Zeynep Tamtürk Zeynep Tamtürk

I deleted my LinkedIn in 2019.

Every connection. All of it. Gone.

I’m still deciding if it was the worst mistake I ever made or the most honest thing I’ve ever done.

Every connection. All of it. Gone.

I’m still deciding if it was the worst mistake I ever made or the most honest thing I’ve ever done.

The Deletion

It was August 2019. I had just started what looked like the best job of my career. Senior role. Great title. The kind of promotion you call your mother about. I lasted sixty days. On my way out, I did something I had not planned and cannot fully explain. I opened my LinkedIn account, ten years of carefully maintained professional identity, 500+ connections, recommendations from people I genuinely respected, and deleted all of it. Not deactivated. Deleted. I would like to tell you it was a profound, intentional act of liberation. The truth is it felt more like flipping a table.

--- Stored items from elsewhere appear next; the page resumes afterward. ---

===== src/rtl/fetch_stage.sv =====
// Instruction fetch stage: owns the PC, issues instruction-cache reads and feeds the
// fetch/decode latch. Redirects that land during a miss wait in pend_pc until the hit.
module fetch_stage #(
   parameter logic [31:0] PC_INIT = 32'h0000_0000,
   parameter int          WORD_W  = 32
) (
   input  logic              CLK,
   input  logic              nRST,
   input  logic              stall,
   input  logic              redirect,
   input  logic [WORD_W-1:0] redirect_pc,
   input  logic              halt,
   input  logic              ihit,
   input  logic [WORD_W-1:0] iload,
   output logic              iREN,
   output logic [WORD_W-1:0] iaddr,
   output logic [WORD_W-1:0] fetch_instr_out,
   output logic [WORD_W-1:0] pc_out,
   output logic [WORD_W-1:0] pc4_out,
   output logic [WORD_W-1:0] next_pc_out,
   output logic              fetch_valid,
   output logic              halted,
   output logic [1:0]        fsm_state
);

   typedef enum logic [1:0] {
      RUN    = 2'd0,
      DRAIN  = 2'd1,
      HALTED = 2'd2
   } state_t;

   state_t            state, state_next;
   logic [WORD_W-1:0] pc, pc_next;
   logic [WORD_W-1:0] pend_pc, pend_pc_next;

   always_ff @(posedge CLK or negedge nRST) begin
      if (!nRST) begin
         state   <= RUN;
         pc      <= WORD_W'(PC_INIT);
         pend_pc <= '0;
      end else begin
         state   <= state_next;
         pc      <= pc_next;
         pend_pc <= pend_pc_next;
      end
   end

   // The PC only moves on an edge with ihit, so iaddr is stable while a read is pending.
   always_comb begin
      state_next   = state;
      pc_next      = pc;
      pend_pc_next = pend_pc;
      if (state == HALTED) begin
         state_next = HALTED;
      end else if (halt) begin
         state_next = HALTED;
      end else begin
         case (state)
            RUN: begin
               if (redirect) begin
                  if (ihit) begin
                     pc_next = redirect_pc;
                  end else begin
                     pend_pc_next = redirect_pc;
                     state_next   = DRAIN;
                  end
               end else if (!stall && ihit) begin
                  pc_next = pc + WORD_W'(4);
               end
            end
            DRAIN: begin
               // Newest redirect wins; the outstanding word is dropped when it arrives.
               if (redirect) begin
                  pend_pc_next = redirect_pc;
                  if (ihit) begin
                     pc_next    = redirect_pc;
                     state_next = RUN;
                  end
               end else if (ihit) begin
                  pc_next    = pend_pc;
                  state_next = RUN;
               end
            end
            default: state_next = HALTED;
         endcase
      end
   end

   always_comb begin
      iaddr           = pc;
      pc_out          = pc;
      pc4_out         = pc + WORD_W'(4);
      next_pc_out     = redirect ? redirect_pc : pc4_out;
      fetch_instr_out = iload;
      iREN            = (state != HALTED);
      halted          = (state == HALTED);
      fetch_valid     = ihit && (state == RUN) && !redirect && !halt;
      fsm_state       = state;
   end

endmodule

===== config.mk =====
export PLATFORM = sky130hd
export DESIGN_NAME = fetch_stage
export DESIGN_NICKNAME = d
export VERILOG_FILES = /design/src/rtl/fetch_stage.sv
export SDC_FILE = /design/constraint.sdc
export NUM_CORES = 1
export LEC_CHECK = 0
export CAP_MARGIN = 10
export CORE_MARGIN = 3
export CORE_UTILIZATION = 45
export CTS_CLUSTER_DIAMETER = 30
export DETAILED_ROUTE_END_ITERATION = 10
export GPL_TIMING_DRIVEN = 0
export PLACE_DENSITY = 0.95
export SLEW_MARGIN = 25
export SYNTH_ARGS = -nofsm -noshare
export SYNTH_HDL_FRONTEND = slang
export SYNTH_SLANG_ARGS = --single-unit

===== constraint.sdc =====
create_clock -name CLK -period 3.3 [get_ports CLK]
set_clock_uncertainty 0.1 [all_clocks]
set_input_delay 0.33 -clock CLK [delete_from_list [all_inputs] [get_ports CLK]]
set_output_delay 0.33 -clock CLK [all_outputs]
set_load 0.01 [all_outputs]

==> results_dict.tcl <==
set metrics [dict create \
    run_status "finished clean" \
    antenna_found_initial 0 \
    post-route-period-util_pct 97.9 \
    arrival_ns 2.80 \
    cp_slowest_cell "clkdlybuf4s50_1" \
    grt_max_degree 49 \
    place_inst 866 \
    finalHoldViolations 0 \
    cts_tree "done" \
    p_int_mw 1.80 \
    h-tree-depth 3 \
    synth_cell_types 43 \
    ioPinCount 235 \
    path_buf_inv 2 \
    crit_cells 7 \
    ys_top_cells_by_area "dfrtp_1 34%, mux2_2 14%, buf_4 10%, mux2i_1 4.1%, o21ai_0 3.5%" \
    path_cells "nand4_1 > buf_4 > nor4_4 > nand4_1 > xnor2_1 > mux2_2 > clkdlybuf4s50_1" \
    hold_class "input pin to asynchronous set/reset pin" \
    wirelength_um 18200 \
    combPwrFrac_pct 30.1 \
    drive_above_1_share_pct 27.7 \
    syn-cell-area_um2 4890 \
    layout_min_cycle_time_ns 3.23 \
    worst-r2r-cell-count 5 \
    cts.path.max_buffers 2 \
    synth_area_per_cell_um2 9.29 \
    dieHeight_um 110 \
    worstPathMaxFanout 5 \
    via_count 5409 \
    portBuffers 202 \
    yosys.area.top_type_share_pct 33.8 \
    powerDensity_nw_per_um2 324 \
    num_antenna_cells 0 \
    endpoint_kind "output pin" \
    crit_family "simple AND/OR/NAND/NOR gates" \
    fin_setup_tns_ns 0 \
    drv_cap 0 \
    p_switching_mw 0.711 \
    ys_ff_latch 66 \
    initialDrtViolationCount 639 \
    synthCells 527 \
    swShare_pct 28.3 \
    ys_seq_area_share_pct 33.8 \
    clockRootBuffer "clkbuf_8" \
    drc 0 \
    netlist_top_cells_count "66 x buf_4, 66 x dfrtp_1, 62 x mux2_2" \
    syn_nets 598 \
    p_leak_nw 3.50 \
    clkPwrFrac_pct 33.1 \
    via_per_inst 5.95 \
    die_x_um 110 \
    detail-route-antenna-nets 0 \
    core_area_um2 10500 \
    slew_viol_final 0 \
    nNetsFinal 839 \
    syn2layout_area_growth_pct 58.1 \
    grt.total_usage_pct 28.6 \
    synth_warnings 0 \
    grt_pass1_vias 5271 \
    rsz0062_at_grt "yes" \
    worstMarginPinSlew_ns 0.943 \
    rows 37 \
    peakVddDrop_mv 0.222 \
    worst_path_most_repeated_cell "nand4_1" \
    clk_pin_slew_worst_paths_ns 0.08 \
    synth_edf_count 0 \
    clk_latency_ns 0.36 \
    yosysTopAreaCell "dfrtp_1" \
    grt-ovfl-total 0 \
    grt_first_pass_wirelength_um 27100 \
    gp_congestion 0.927 \
    die-area_um2 12200 \
    required_ns 2.87 \
    power.share.sequential_pct 36.8 \
    slowest_delay_ns 0.48 \
    dp_hpwl_um 12700 \
    max_freq_mhz 309 \
    setup_viol 0 \
    cts.sinks 66 \
    async_flop_share_pct 100 \
    initial_utilization_pct 46.8 \
    wire_per_inst_um 20.0 \
    cts_made_buffers 9 \
    synth_ff_type "dfrtp_1" \
    instances_no_fill 909 \
    path_class "flip-flop to output pin" \
    num-fill-cells 680 \
    dr.pass1.iters 6 \
    start_kind "flip-flop" \
    max-slew-margin-rel_pct 37.1 \
]
[power by group through the flow]
stage / combinational, mW / sequential (mW) / clock, mW
floorplan: 0.314 / 0.933 / 0
global placement: 0.684 / 0.934 / 0
detailed placement: 0.707 / 0.940 / 0
CTS: 0.744 / 0.918 / 0.825
global route: 0.804 / 0.930 / 0.854
finish: 0.755 / 0.924 / 0.830
[worst reg2reg max path, delay by kind of cell (launching register included)]
| family | cells | cell delay, ns |
|---|---|---|
| compound gates | 2 | 0.38 |
| simple gates | 1 | 0.53 |
| buf+inv | 2 | 1.05 |
| flops | 1 | 0.42 |
[sequential cells by signal, indices dropped and copies added, names as in the netlist]
signal	count
iaddr	32
fsm_state	2
pend_pc	32
[logic make-up after synthesis]
| kind of cell | synth area share [%] |
|---|---|
| buffers and inverters | 14.0 |
| flip-flops | 33.8 |
| multiplexers | 18.4 |
| adder cells (fa/ha/maj) | 0.256 |
| AND/OR/NAND/NOR | 12.8 |
| AO/OA/AOI/OAI | 15.8 |
| XOR/XNOR | 5.01 |
[worst paths after layout]
check / startpoint / endpoint / slack [ns]
hold / removal: nRST / pend_pc[6]$_DFFE_PN0P_ / 0.31
setup / recovery: iaddr[12]$_DFFE_PN0P_ / next_pc_out[31] / 0.07
max in group asynchronous: nRST / iaddr[13]$_DFFE_PN0P_ / 2.24
min in group CLK: pend_pc[18]$_DFFE_PN0P_ / pend_pc[18]$_DFFE_PN0P_ / 0.41
hold reg to reg: pend_pc[18]$_DFFE_PN0P_ / pend_pc[18]$_DFFE_PN0P_ / 0.41
setup reg to reg: fsm_state[0]$_DFFE_PN0P_ / iaddr[31]$_DFFE_PN0P_ / 0.68
[metal layers]
metal	vias to the layer above	share of wire, %	track usage (%)
met5	-	0	0
met4	0	4.5	13.1
met3	91	12	6.12
met2	486	48	48.1
met1	2517	36	35.2
li1	2315	-	-
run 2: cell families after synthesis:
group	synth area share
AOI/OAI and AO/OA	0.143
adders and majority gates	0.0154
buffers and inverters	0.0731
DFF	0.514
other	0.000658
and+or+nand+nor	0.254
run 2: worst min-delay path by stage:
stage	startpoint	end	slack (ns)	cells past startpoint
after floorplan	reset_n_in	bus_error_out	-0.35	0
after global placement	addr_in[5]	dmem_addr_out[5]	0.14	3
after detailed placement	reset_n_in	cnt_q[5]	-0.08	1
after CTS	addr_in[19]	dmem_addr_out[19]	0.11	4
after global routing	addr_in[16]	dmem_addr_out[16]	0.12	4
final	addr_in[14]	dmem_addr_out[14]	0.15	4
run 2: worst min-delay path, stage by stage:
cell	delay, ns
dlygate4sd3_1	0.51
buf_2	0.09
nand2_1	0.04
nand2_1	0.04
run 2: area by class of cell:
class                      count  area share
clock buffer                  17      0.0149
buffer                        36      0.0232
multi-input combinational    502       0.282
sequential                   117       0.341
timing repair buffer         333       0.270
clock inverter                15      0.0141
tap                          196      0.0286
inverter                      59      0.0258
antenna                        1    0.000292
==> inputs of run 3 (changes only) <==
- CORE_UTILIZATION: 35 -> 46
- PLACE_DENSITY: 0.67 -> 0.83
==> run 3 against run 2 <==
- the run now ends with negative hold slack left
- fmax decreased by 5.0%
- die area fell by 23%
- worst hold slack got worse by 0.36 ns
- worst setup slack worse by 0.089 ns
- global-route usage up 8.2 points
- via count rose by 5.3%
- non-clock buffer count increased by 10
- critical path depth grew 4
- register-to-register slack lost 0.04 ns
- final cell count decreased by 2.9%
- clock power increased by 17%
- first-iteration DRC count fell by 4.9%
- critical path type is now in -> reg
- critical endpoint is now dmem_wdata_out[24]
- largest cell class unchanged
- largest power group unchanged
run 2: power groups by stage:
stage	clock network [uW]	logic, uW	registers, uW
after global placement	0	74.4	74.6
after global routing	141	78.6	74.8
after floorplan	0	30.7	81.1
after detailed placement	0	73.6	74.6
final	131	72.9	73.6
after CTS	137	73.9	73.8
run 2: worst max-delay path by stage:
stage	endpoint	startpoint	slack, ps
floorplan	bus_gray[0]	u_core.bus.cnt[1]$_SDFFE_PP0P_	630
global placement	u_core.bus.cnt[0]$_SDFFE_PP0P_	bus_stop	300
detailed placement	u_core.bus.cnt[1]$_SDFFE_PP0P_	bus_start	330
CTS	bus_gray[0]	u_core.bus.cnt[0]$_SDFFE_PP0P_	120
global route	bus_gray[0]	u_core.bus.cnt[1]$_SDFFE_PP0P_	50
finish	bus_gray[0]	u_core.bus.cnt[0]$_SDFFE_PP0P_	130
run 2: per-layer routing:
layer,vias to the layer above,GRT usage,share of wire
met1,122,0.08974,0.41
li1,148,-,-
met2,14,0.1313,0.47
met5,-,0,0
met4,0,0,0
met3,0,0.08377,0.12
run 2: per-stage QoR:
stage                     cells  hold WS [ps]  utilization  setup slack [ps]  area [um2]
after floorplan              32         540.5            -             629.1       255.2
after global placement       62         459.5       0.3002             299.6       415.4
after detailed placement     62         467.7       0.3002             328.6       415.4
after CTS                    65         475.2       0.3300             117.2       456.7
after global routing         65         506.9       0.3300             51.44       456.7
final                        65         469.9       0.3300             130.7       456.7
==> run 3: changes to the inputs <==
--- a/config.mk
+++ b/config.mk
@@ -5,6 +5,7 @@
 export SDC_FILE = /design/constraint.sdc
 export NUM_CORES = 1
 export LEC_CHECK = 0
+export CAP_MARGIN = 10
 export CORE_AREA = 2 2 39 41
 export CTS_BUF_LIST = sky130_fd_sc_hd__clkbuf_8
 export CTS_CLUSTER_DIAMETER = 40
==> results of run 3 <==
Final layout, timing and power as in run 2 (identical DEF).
[config.mk]
export PLATFORM = sky130hd
export DESIGN_NAME = wb_conbus_slv_dec
export DESIGN_NICKNAME = d
export VERILOG_FILES = /design/src/rtl/wb_conbus_pkg.sv /design/src/rtl/wb_conbus_addr_match.sv /design/src/rtl/wb_conbus_slv_dec.sv
export SDC_FILE = /design/constraint.sdc
export NUM_CORES = 1
export LEC_CHECK = 0
export CAP_MARGIN = 20
export CORE_AREA = 4 4 107 109
export CTS_CLUSTER_SIZE = 14
export DETAILED_ROUTE_END_ITERATION = 16
export DIE_AREA = 0 0 111 113
export GPL_TIMING_DRIVEN = 0
export PLACE_DENSITY = 0.67
export SYNTH_ARGS = -nofsm -noshare
export SYNTH_HDL_FRONTEND = slang
export SYNTH_SLANG_ARGS = --single-unit
[constraint.sdc]
create_clock -name clk -period 2.55 [get_ports clk]
set_input_delay 0.51 -clock clk [delete_from_list [all_inputs] [get_ports clk]]
set_output_delay 0.51 -clock clk [all_outputs]
set_load 0.01 [all_outputs]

Satisfying in the moment. Slightly embarrassing in retrospect.

The Cost

Here is what nobody tells you about deleting your LinkedIn: The connections don’t come back. I know. Obvious in hindsight. But when you are sitting on your carpet at 3am in a slightly dramatic mood, the long-term implications of your decisions are not always crystal clear. Last year I opened a new account. Searched for people I had worked with, learned from, genuinely liked. Most of them gone. Not gone gone. Just no longer findable in the way they once were. Some windows close quietly and don’t reopen. I also had to explain the gap to people. “So where did you go?” Turns out “I had a moment and deleted everything” is not universally understood as a strategic career move. It was a real loss. I am not going to pretend otherwise.

What I Built Instead

Here is the thing about burning your professional past to the ground: you find out very quickly what was actually worth keeping. In the silence after the deletion, and there was a lot of silence, I started paying attention to different things. Not markets. Not strategy decks. My own body. My own cycles. The things I had been leaving outside the room every single day for a decade. I spent the years that followed in serious study across ancient wisdom traditions. Tantric Yoga. Advaita Vedanta. The intelligence of the feminine cycles. In Sweden, in Glastonbury, in Sicily, in Bali. It sounds like an Eat Pray Love sequel :) It was nothing like that. It was rigorous, uncomfortable, and occasionally transcendent. And then the pandemic arrived and closed everything, which, as it turns out, was perfect timing for someone who had already burned her career down and was building something new from scratch.

What I Know Now

The body’s NO is never wrong about the direction. Only sometimes clumsy about the method. Deleting your entire LinkedIn is, objectively, a clumsy method. I would not necessarily recommend it as a career strategy. There are probably more elegant ways to begin again. But beginning again was the right thing. The table needed flipping. The professional identity I had been performing, capable, strategic, always-on, seasonless, was not the whole of me. It was just the part I had been told was worth showing up with. The rest of me turned out to be more interesting.

I opened a new account last year, mostly empty, and I am building again, this time from the inside outward. I’m still deciding if it was a mistake. Most days, I don’t think it was.